• [Data provided]:
### src/caf_pkg.sv
`timescale 1ns / 1ps
// ----------------------------------------------------------------------------
// caf_pkg
// Types, constants and the arctangent table of the attitude filter.
// ----------------------------------------------------------------------------
package caf_pkg;

  localparam int ANGLE_FRAC_BITS = 16;
  localparam int CORDIC_STEPS    = 18;
  localparam int ZSCALE_BITS     = 24;
  localparam int CW              = 62;  // cordic vector width
  localparam int ZW              = 36;  // cordic angle accumulator width
  localparam int AW              = 27;  // accelerometer angle width
  localparam int IW              = 30;  // gyro increment width

  localparam logic [1:0] CFG_SAMPLE_PERIOD = 2'd0;
  localparam logic [1:0] CFG_GYRO_SENS     = 2'd1;
  localparam logic [1:0] CFG_BLEND_GAIN    = 2'd2;

  localparam logic signed [35:0] HALF_TURN    = 36'sd180 <<< ANGLE_FRAC_BITS;
  localparam logic signed [35:0] FULL_TURN    = 36'sd360 <<< ANGLE_FRAC_BITS;
  localparam logic signed [35:0] QUARTER_TURN = 36'sd90 <<< ANGLE_FRAC_BITS;
  localparam logic signed [35:0] YAW_MAX      = 36'sd2147483647;
  localparam logic signed [35:0] YAW_MIN      = -36'sd2147483648;
  localparam logic signed [ZW-1:0] Z_HALF     = 36'sd180 <<< ZSCALE_BITS;

  typedef struct packed {
    logic signed [15:0] accel_x;
    logic signed [15:0] accel_y;
    logic signed [15:0] accel_z;
    logic signed [15:0] rate_x;
    logic signed [15:0] rate_y;
    logic signed [15:0] rate_z;
  } caf_item_t;

  typedef struct packed {
    logic      valid;
    caf_item_t item;
  } caf_queue_t;

  typedef struct packed {
    logic               start;
    logic signed [33:0] x;
    logic signed [33:0] y;
  } caf_cordic_req_t;

  typedef struct packed {
    logic                 done;
    logic signed [AW-1:0] angle;
  } caf_cordic_rsp_t;

  typedef enum logic [3:0] {
    S_IDLE,
    S_SQ,
    S_SQRT,
    S_CR,
    S_CP,
    S_MUL,
    S_DIV,
    S_BLEND,
    S_DONE
  } caf_state_t;

  // atan(2^-i) in degrees, 24 fraction bits
  function automatic logic signed [ZW-1:0] caf_atan(input logic [4:0] idx);
    case (idx)
      5'd0:    caf_atan = 36'sd754974720;
      5'd1:    caf_atan = 36'sd445687602;
      5'd2:    caf_atan = 36'sd235489088;
      5'd3:    caf_atan = 36'sd119537938;
      5'd4:    caf_atan = 36'sd60000934;
      5'd5:    caf_atan = 36'sd30029717;
      5'd6:    caf_atan = 36'sd15018523;
      5'd7:    caf_atan = 36'sd7509720;
      5'd8:    caf_atan = 36'sd3754917;
      5'd9:    caf_atan = 36'sd1877466;
      5'd10:   caf_atan = 36'sd938734;
      5'd11:   caf_atan = 36'sd469367;
      5'd12:   caf_atan = 36'sd234684;
      5'd13:   caf_atan = 36'sd117342;
      5'd14:   caf_atan = 36'sd58671;
      5'd15:   caf_atan = 36'sd29335;
      5'd16:   caf_atan = 36'sd14668;
      5'd17:   caf_atan = 36'sd7334;
      5'd18:   caf_atan = 36'sd3667;
      5'd19:   caf_atan = 36'sd1833;
      5'd20:   caf_atan = 36'sd917;
      5'd21:   caf_atan = 36'sd458;
      5'd22:   caf_atan = 36'sd229;
      5'd23:   caf_atan = 36'sd115;
      default: caf_atan = 36'sd0;
    endcase
  endfunction

endpackage

### src/caf_in_if.sv
`timescale 1ns / 1ps
// ----------------------------------------------------------------------------
// caf_in_if
// Sample channel: raw accelerometer and gyroscope counts.
// ----------------------------------------------------------------------------
interface caf_in_if;
  logic               valid;
  logic               ready;
  logic signed [15:0] accel_x;
  logic signed [15:0] accel_y;
  logic signed [15:0] accel_z;
  logic signed [15:0] rate_x;
  logic signed [15:0] rate_y;
  logic signed [15:0] rate_z;

  modport source (output valid, accel_x, accel_y, accel_z, rate_x, rate_y, rate_z,
                  input ready);
  modport sink (input valid, accel_x, accel_y, accel_z, rate_x, rate_y, rate_z,
                output ready);
endinterface

### src/caf_out_if.sv
`timescale 1ns / 1ps
// ----------------------------------------------------------------------------
// caf_out_if
// Result channel: roll, pitch and yaw angles.
// ----------------------------------------------------------------------------
interface caf_out_if;
  logic               valid;
  logic               ready;
  logic signed [24:0] roll_out;
  logic signed [23:0] pitch_out;
  logic signed [31:0] yaw_out;

  modport source (output valid, roll_out, pitch_out, yaw_out, input ready);
  modport sink (input valid, roll_out, pitch_out, yaw_out, output ready);
endinterface

### src/complementary_attitude_filter.sv
`timescale 1ns / 1ps
// ----------------------------------------------------------------------------
// complementary_attitude_filter
// Roll, pitch and yaw from raw accelerometer and gyroscope counts.
//
//   channel   direction  transaction
//   in_ch     sink       six raw 16-bit sample counts
//   out_ch    source     roll_out, pitch_out, yaw_out
//   cfg_*     input      write of sample period, sensitivity, blend gain
//
// one transaction runs from queue pop to result register through the
// 32-step square root, two passes of the cordic unit and three 29-step
// gyro divisions on one shared divider
// synchronous active-low reset clears the angles and loads default settings
// a sample queue takes input until full while the sequencer or output stalls
// ----------------------------------------------------------------------------
module complementary_attitude_filter
  import caf_pkg::*;
#(
  parameter int QUEUE_DEPTH = 2
) (
  input  logic        clk,
  input  logic        rst_n,
  caf_in_if.sink      in_ch,
  caf_out_if.source   out_ch,
  input  logic        cfg_we,
  input  logic [1:0]  cfg_index,
  input  logic [16:0] cfg_data
);

  caf_queue_t q_head;
  logic       q_pop;

  caf_front #(
    .DEPTH (QUEUE_DEPTH)
  ) u_front (
    .clk   (clk),
    .rst_n (rst_n),
    .in_ch (in_ch),
    .pop   (q_pop),
    .head  (q_head)
  );

  caf_back u_back (
    .clk       (clk),
    .rst_n     (rst_n),
    .cfg_we    (cfg_we),
    .cfg_index (cfg_index),
    .cfg_data  (cfg_data),
    .q_head    (q_head),
    .q_pop     (q_pop),
    .out_ch    (out_ch)
  );

endmodule

### src/caf_front.sv
`timescale 1ns / 1ps
// ----------------------------------------------------------------------------
// caf_front
// Sample queue between the input channel and the compute sequencer.
// ----------------------------------------------------------------------------
module caf_front
  import caf_pkg::*;
#(
  parameter int DEPTH = 2
) (
  input  logic       clk,
  input  logic       rst_n,
  caf_in_if.sink     in_ch,
  input  logic       pop,
  output caf_queue_t head
);

  localparam int PW = (DEPTH > 1) ? $clog2(DEPTH) : 1;
  localparam int NW = $clog2(DEPTH + 1);

  caf_item_t         mem [DEPTH];
  logic [PW-1:0]     wr_r, rd_r;
  logic [NW-1:0]     cnt_r;
  logic              push;
  caf_item_t         item_in;

  assign in_ch.ready = (cnt_r != NW'(DEPTH));
  assign push        = in_ch.valid && in_ch.ready;
  assign head.valid  = (cnt_r != '0);
  assign head.item   = mem[rd_r];

  always_comb begin
    item_in.accel_x = in_ch.accel_x;
    item_in.accel_y = in_ch.accel_y;
    item_in.accel_z = in_ch.accel_z;
    item_in.rate_x  = in_ch.rate_x;
    item_in.rate_y  = in_ch.rate_y;
    item_in.rate_z  = in_ch.rate_z;
  end

  always_ff @(posedge clk) begin
    if (push) begin
      mem[wr_r] <= item_in;
    end
  end

  always_ff @(posedge clk) begin
    if (!rst_n) begin
      wr_r  <= '0;
      rd_r  <= '0;
      cnt_r <= '0;
    end else begin
      if (push) begin
        wr_r <= (wr_r == PW'(DEPTH - 1)) ? '0 : wr_r + 1'b1;
      end
      if (pop) begin
        rd_r <= (rd_r == PW'(DEPTH - 1)) ? '0 : rd_r + 1'b1;
      end
      if (push && !pop) begin
        cnt_r <= cnt_r + 1'b1;
      end else if (pop && !push) begin
        cnt_r <= cnt_r - 1'b1;
      end
    end
  end

endmodule

### src/caf_cordic.sv
`timescale 1ns / 1ps
// ----------------------------------------------------------------------------
// caf_cordic
// Iterative vectoring cordic: atan2(y, x) in degrees, one step per cycle.
// ----------------------------------------------------------------------------
module caf_cordic
  import caf_pkg::*;
(
  input  logic            clk,
  input  logic            rst_n,
  input  caf_cordic_req_t req,
  output caf_cordic_rsp_t rsp
);

  logic                 busy_r, done_r, zero_r;
  logic [4:0]           i_r;
  logic signed [CW-1:0] x_r, y_r, xs, ys, x_in, y_in;
  logic signed [ZW-1:0] z_r, z_rnd;

  assign xs    = x_r >>> i_r;
  assign ys    = y_r >>> i_r;
  assign x_in  = CW'(req.x) <<< ZSCALE_BITS;
  assign y_in  = CW'(req.y) <<< ZSCALE_BITS;
  assign z_rnd = (z_r + (ZW'(1) <<< (ZSCALE_BITS - ANGLE_FRAC_BITS - 1)))
                 >>> (ZSCALE_BITS - ANGLE_FRAC_BITS);

  assign rsp.done  = done_r;
  assign rsp.angle = zero_r ? '0 : AW'(z_rnd);

  always_ff @(posedge clk) begin
    if (!rst_n) begin
      busy_r <= 1'b0;
      done_r <= 1'b0;
      i_r    <= '0;
    end else begin
      done_r <= 1'b0;
      if (req.start) begin
        busy_r <= 1'b1;
        i_r    <= '0;
      end else if (busy_r) begin
        i_r <= i_r + 1'b1;
        if (i_r == 5'(CORDIC_STEPS - 1)) begin
          busy_r <= 1'b0;
          done_r <= 1'b1;
        end
      end
    end
  end

  always_ff @(posedge clk) begin
    if (req.start) begin
      zero_r <= (req.x == '0) && (req.y == '0);
      if (req.x < 0) begin
        x_r <= -x_in;
        y_r <= -y_in;
        z_r <= (req.y >= 0) ? Z_HALF : -Z_HALF;
      end else begin
        x_r <= x_in;
        y_r <= y_in;
        z_r <= '0;
      end
    end else if (busy_r) begin
      if (!y_r[CW-1]) begin
        x_r <= x_r + ys;
        y_r <= y_r - xs;
        z_r <= z_r + caf_atan(i_r);
      end else begin
        x_r <= x_r - ys;
        y_r <= y_r + xs;
        z_r <= z_r - caf_atan(i_r);
      end
    end
  end

endmodule

### src/caf_back.sv
`timescale 1ns / 1ps
// ----------------------------------------------------------------------------
// caf_back
// Sequencer: square root, two cordic angles, gyro integration, blending.
// ----------------------------------------------------------------------------
module caf_back
  import caf_pkg::*;
(
  input  logic        clk,
  input  logic        rst_n,
  input  logic        cfg_we,
  input  logic [1:0]  cfg_index,
  input  logic [16:0] cfg_data,
  input  caf_queue_t  q_head,
  output logic        q_pop,
  caf_out_if.source   out_ch
);

  caf_state_t           state_r, state_nxt;
  logic [5:0]           cnt_r;
  logic [1:0]           ax_r;
  caf_item_t            item_r;
  logic [15:0]          sp_r, sens_r, sens_eff;
  logic [16:0]          gain_r, gain_eff;
  logic [31:0]          sqsh_r, root_r;
  logic [32:0]          rem_r;
  logic [34:0]          sq_tmp, sq_trial;
  logic                 sq_ge;
  logic signed [AW-1:0] tilt_roll_r, tilt_pitch_r, acc_sel;
  logic                 neg_r;
  logic [28:0]          dvd_r;
  logic [15:0]          drem_r;
  logic [16:0]          d_tmp;
  logic                 d_ge;
  logic [31:0]          mag;
  logic [32:0]          num_abs;
  logic [48:0]          big;
  logic signed [IW-1:0] inc;
  logic signed [33:0]   angle_sel, gyro_r, d_r;
  logic signed [35:0]   blend_r, wrapped, roll_fin, pitch_fin, yaw_fin, gyro_x;
  logic signed [15:0]   rate_sel;
  logic signed [33:0]   mul_a;
  logic signed [17:0]   mul_b;
  logic signed [51:0]   prod, blend_sum;
  logic signed [24:0]   roll_r, roll_new_r;
  logic signed [23:0]   pitch_r, pitch_new_r;
  logic signed [31:0]   yaw_r, yaw_new_r;
  logic                 out_valid_r, can_load, start_r;
  logic signed [33:0]   req_x_r, req_y_r;
  caf_cordic_req_t      creq;
  caf_cordic_rsp_t      crsp;

  caf_cordic u_cordic (
    .clk   (clk),
    .rst_n (rst_n),
    .req   (creq),
    .rsp   (crsp)
  );

  assign creq.start = start_r;
  assign creq.x     = req_x_r;
  assign creq.y     = req_y_r;

  assign out_ch.valid = out_valid_r;
  assign can_load     = !out_valid_r || out_ch.ready;

  assign sens_eff = (sens_r == '0) ? 16'd1 : sens_r;
  assign gain_eff = (gain_r > 17'd65536) ? 17'd65536 : gain_r;

  always_comb begin
    case (ax_r)
      2'd0: begin
        rate_sel  = item_r.rate_x;
        angle_sel = 34'(roll_r);
        acc_sel   = tilt_roll_r;
      end
      2'd1: begin
        rate_sel  = item_r.rate_y;
        angle_sel = 34'(pitch_r);
        acc_sel   = tilt_pitch_r;
      end
      default: begin
        rate_sel  = item_r.rate_z;
        angle_sel = 34'(yaw_r);
        acc_sel   = tilt_pitch_r;
      end
    endcase
  end

  // shared multiplier
  always_comb begin
    case (state_r)
      S_SQ: begin
        mul_a = cnt_r[0] ? 34'(item_r.accel_z) : 34'(item_r.accel_y);
        mul_b = cnt_r[0] ? 18'(item_r.accel_z) : 18'(item_r.accel_y);
      end
      S_MUL: begin
        mul_a = 34'(rate_sel);
        mul_b = $signed({2'b00, sp_r});
      end
      S_BLEND: begin
        mul_a = d_r;
        mul_b = $signed({1'b0, gain_eff});
      end
      default: begin
        mul_a = '0;
        mul_b = '0;
      end
    endcase
  end
  assign prod = mul_a * mul_b;

  // square root and divider steps
  assign sq_tmp   = {rem_r, sqsh_r[31:30]};
  assign sq_trial = {1'b0, root_r, 2'b01};
  assign sq_ge    = (sq_tmp >= sq_trial);
  assign d_tmp    = {drem_r, dvd_r[28]};
  assign d_ge     = (d_tmp >= {1'b0, sens_eff});

  assign num_abs = prod[32] ? 33'(-prod[32:0]) : prod[32:0];
  assign mag     = num_abs[31:0];
  assign big     = {1'b0, mag, 16'b0} + {14'b0, sens_eff, 19'b0};
  assign inc     = neg_r ? -$signed({1'b0, dvd_r}) : $signed({1'b0, dvd_r});

  assign blend_sum = (52'(acc_sel) <<< 16) + prod + 52'sd32768;

  // wrap, clamp and saturate
  always_comb begin
    if (blend_r > HALF_TURN) begin
      wrapped = blend_r - FULL_TURN;
    end else if (blend_r < -HALF_TURN) begin
      wrapped = blend_r + FULL_TURN;
    end else begin
      wrapped = blend_r;
    end
    if (wrapped > HALF_TURN) begin
      roll_fin = HALF_TURN;
    end else if (wrapped < -HALF_TURN) begin
      roll_fin = -HALF_TURN;
    end else begin
      roll_fin = wrapped;
    end
    if (blend_r > QUARTER_TURN) begin
      pitch_fin = QUARTER_TURN;
    end else if (blend_r < -QUARTER_TURN) begin
      pitch_fin = -QUARTER_TURN;
    end else begin
      pitch_fin = blend_r;
    end
    gyro_x = 36'(gyro_r);
    if (gyro_x > YAW_MAX) begin
      yaw_fin = YAW_MAX;
    end else if (gyro_x < YAW_MIN) begin
      yaw_fin = YAW_MIN;
    end else begin
      yaw_fin = gyro_x;
    end
  end

  always_comb begin
    state_nxt = state_r;
    q_pop     = 1'b0;
    case (state_r)
      S_IDLE: begin
        if (q_head.valid) begin
          q_pop     = 1'b1;
          state_nxt = S_SQ;
        end
      end
      S_SQ: begin
        if (cnt_r == 6'd1) begin
          state_nxt = S_SQRT;
        end
      end
      S_SQRT: begin
        if (cnt_r == 6'd31) begin
          state_nxt = S_CR;
        end
      end
      S_CR: begin
        if (crsp.done) begin
          state_nxt = S_CP;
        end
      end
      S_CP: begin
        if (crsp.done) begin
          state_nxt = S_MUL;
        end
      end
      S_MUL: begin
        state_nxt = S_DIV;
      end
      S_DIV: begin
        if (cnt_r == 6'd28) begin
          state_nxt = S_BLEND;
        end
      end
      S_BLEND: begin
        if (cnt_r == 6'd2) begin
          state_nxt = (ax_r == 2'd2) ? S_DONE : S_MUL;
        end
      end
      S_DONE: begin
        if (can_load) begin
          state_nxt = S_IDLE;
        end
      end
      default: state_nxt = S_IDLE;
    endcase
  end

  always_ff @(posedge clk) begin
    if (!rst_n) begin
      state_r     <= S_IDLE;
      cnt_r       <= '0;
      ax_r        <= '0;
      start_r     <= 1'b0;
      out_valid_r <= 1'b0;
      sp_r        <= 16'd5243;
      sens_r      <= 16'd131;
      gain_r      <= 17'd64225;
      roll_r      <= '0;
      pitch_r     <= '0;
      yaw_r       <= '0;
    end else begin
      state_r <= state_nxt;
      cnt_r   <= (state_nxt != state_r) ? '0 : cnt_r + 1'b1;
      start_r <= ((state_r == S_SQRT) && (state_nxt == S_CR)) ||
                 ((state_r == S_CR) && (state_nxt == S_CP));
      if (state_r == S_IDLE) begin
        ax_r <= '0;
      end else if ((state_r == S_BLEND) && (state_nxt != S_BLEND)) begin
        ax_r <= ax_r + 1'b1;
      end
      if ((state_r == S_DONE) && can_load) begin
        out_valid_r <= 1'b1;
        roll_r      <= roll_new_r;
        pitch_r     <= pitch_new_r;
        yaw_r       <= yaw_new_r;
      end else if (out_ch.ready) begin
        out_valid_r <= 1'b0;
      end
      if (cfg_we) begin
        case (cfg_index)
          CFG_SAMPLE_PERIOD: sp_r   <= cfg_data[15:0];
          CFG_GYRO_SENS:     sens_r <= cfg_data[15:0];
          CFG_BLEND_GAIN:    gain_r <= cfg_data;
          default: ;
        endcase
      end
    end
  end

  always_ff @(posedge clk) begin
    case (state_r)
      S_IDLE: begin
        item_r <= q_head.item;
      end
      S_SQ: begin
        if (cnt_r[0]) begin
          sqsh_r <= sqsh_r + 32'(prod);
          rem_r  <= '0;
          root_r <= '0;
        end else begin
          sqsh_r <= 32'(prod);
        end
      end
      S_SQRT: begin
        rem_r   <= sq_ge ? 33'(sq_tmp - sq_trial) : sq_tmp[32:0];
        root_r  <= {root_r[30:0], sq_ge};
        sqsh_r  <= {sqsh_r[29:0], 2'b00};
        req_x_r <= 34'(item_r.accel_z) <<< 16;
        req_y_r <= 34'(item_r.accel_y) <<< 16;
      end
      S_CR: begin
        tilt_roll_r <= crsp.angle;
        req_x_r     <= $signed({2'b00, root_r});
        req_y_r     <= -(34'(item_r.accel_x) <<< 16);
      end
      S_CP: begin
        tilt_pitch_r <= crsp.angle;
      end
      S_MUL: begin
        neg_r  <= prod[32];
        dvd_r  <= big[48:20];
        drem_r <= '0;
      end
      S_DIV: begin
        drem_r <= d_ge ? 16'(d_tmp - {1'b0, sens_eff}) : d_tmp[15:0];
        dvd_r  <= {dvd_r[27:0], d_ge};
      end
      S_BLEND: begin
        case (cnt_r[1:0])
          2'd0: begin
            gyro_r <= angle_sel + 34'(inc);
            d_r    <= angle_sel + 34'(inc) - 34'(acc_sel);
          end
          2'd1: begin
            blend_r <= 36'(blend_sum >>> 16);
          end
          default: begin
            case (ax_r)
              2'd0:    roll_new_r  <= 25'(roll_fin);
              2'd1:    pitch_new_r <= 24'(pitch_fin);
              default: yaw_new_r   <= 32'(yaw_fin);
            endcase
          end
        endcase
      end
      S_DONE: begin
        if (can_load) begin
          out_ch.roll_out  <= roll_new_r;
          out_ch.pitch_out <= pitch_new_r;
          out_ch.yaw_out   <= yaw_new_r;
        end
      end
      default: ;
    endcase
  end

endmodule
### src/flat_wrapper.sv
// flat-port wrapper written by rule: the top's interface ports become plain ports
module complementary_attitude_filter_flat import caf_pkg::*;
#(
  parameter int QUEUE_DEPTH = 2
)
  (clk, rst_n, cfg_we, cfg_index, cfg_data, in_ch_valid, in_ch_accel_x, in_ch_accel_y, in_ch_accel_z, in_ch_rate_x, in_ch_rate_y, in_ch_rate_z, in_ch_ready, out_ch_valid, out_ch_roll_out, out_ch_pitch_out, out_ch_yaw_out, out_ch_ready);
  caf_in_if in_ch_i ();
  caf_out_if out_ch_i ();
  input  logic clk;
  input  logic rst_n;
  input  logic cfg_we;
  input  logic [1:0] cfg_index;
  input  logic [16:0] cfg_data;
  input wire logic [$bits(in_ch_i.valid)-1:0] in_ch_valid;
  input wire logic [$bits(in_ch_i.accel_x)-1:0] in_ch_accel_x;
  input wire logic [$bits(in_ch_i.accel_y)-1:0] in_ch_accel_y;
  input wire logic [$bits(in_ch_i.accel_z)-1:0] in_ch_accel_z;
  input wire logic [$bits(in_ch_i.rate_x)-1:0] in_ch_rate_x;
  input wire logic [$bits(in_ch_i.rate_y)-1:0] in_ch_rate_y;
  input wire logic [$bits(in_ch_i.rate_z)-1:0] in_ch_rate_z;
  output wire logic [$bits(in_ch_i.ready)-1:0] in_ch_ready;
  output wire logic [$bits(out_ch_i.valid)-1:0] out_ch_valid;
  output wire logic [$bits(out_ch_i.roll_out)-1:0] out_ch_roll_out;
  output wire logic [$bits(out_ch_i.pitch_out)-1:0] out_ch_pitch_out;
  output wire logic [$bits(out_ch_i.yaw_out)-1:0] out_ch_yaw_out;
  input wire logic [$bits(out_ch_i.ready)-1:0] out_ch_ready;
  assign in_ch_i.valid = in_ch_valid;
  assign in_ch_i.accel_x = in_ch_accel_x;
  assign in_ch_i.accel_y = in_ch_accel_y;
  assign in_ch_i.accel_z = in_ch_accel_z;
  assign in_ch_i.rate_x = in_ch_rate_x;
  assign in_ch_i.rate_y = in_ch_rate_y;
  assign in_ch_i.rate_z = in_ch_rate_z;
  assign in_ch_ready = in_ch_i.ready;
  assign out_ch_valid = out_ch_i.valid;
  assign out_ch_roll_out = out_ch_i.roll_out;
  assign out_ch_pitch_out = out_ch_i.pitch_out;
  assign out_ch_yaw_out = out_ch_i.yaw_out;
  assign out_ch_i.ready = out_ch_ready;
  complementary_attitude_filter #(.QUEUE_DEPTH(QUEUE_DEPTH)) u_core (.clk(clk), .rst_n(rst_n), .in_ch(in_ch_i), .out_ch(out_ch_i), .cfg_we(cfg_we), .cfg_index(cfg_index), .cfg_data(cfg_data));
endmodule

• [Task instructions]:
Work out the number of lines in the listing above that hold the word "counts". Write that number by itself.

• [Expected answer]:
3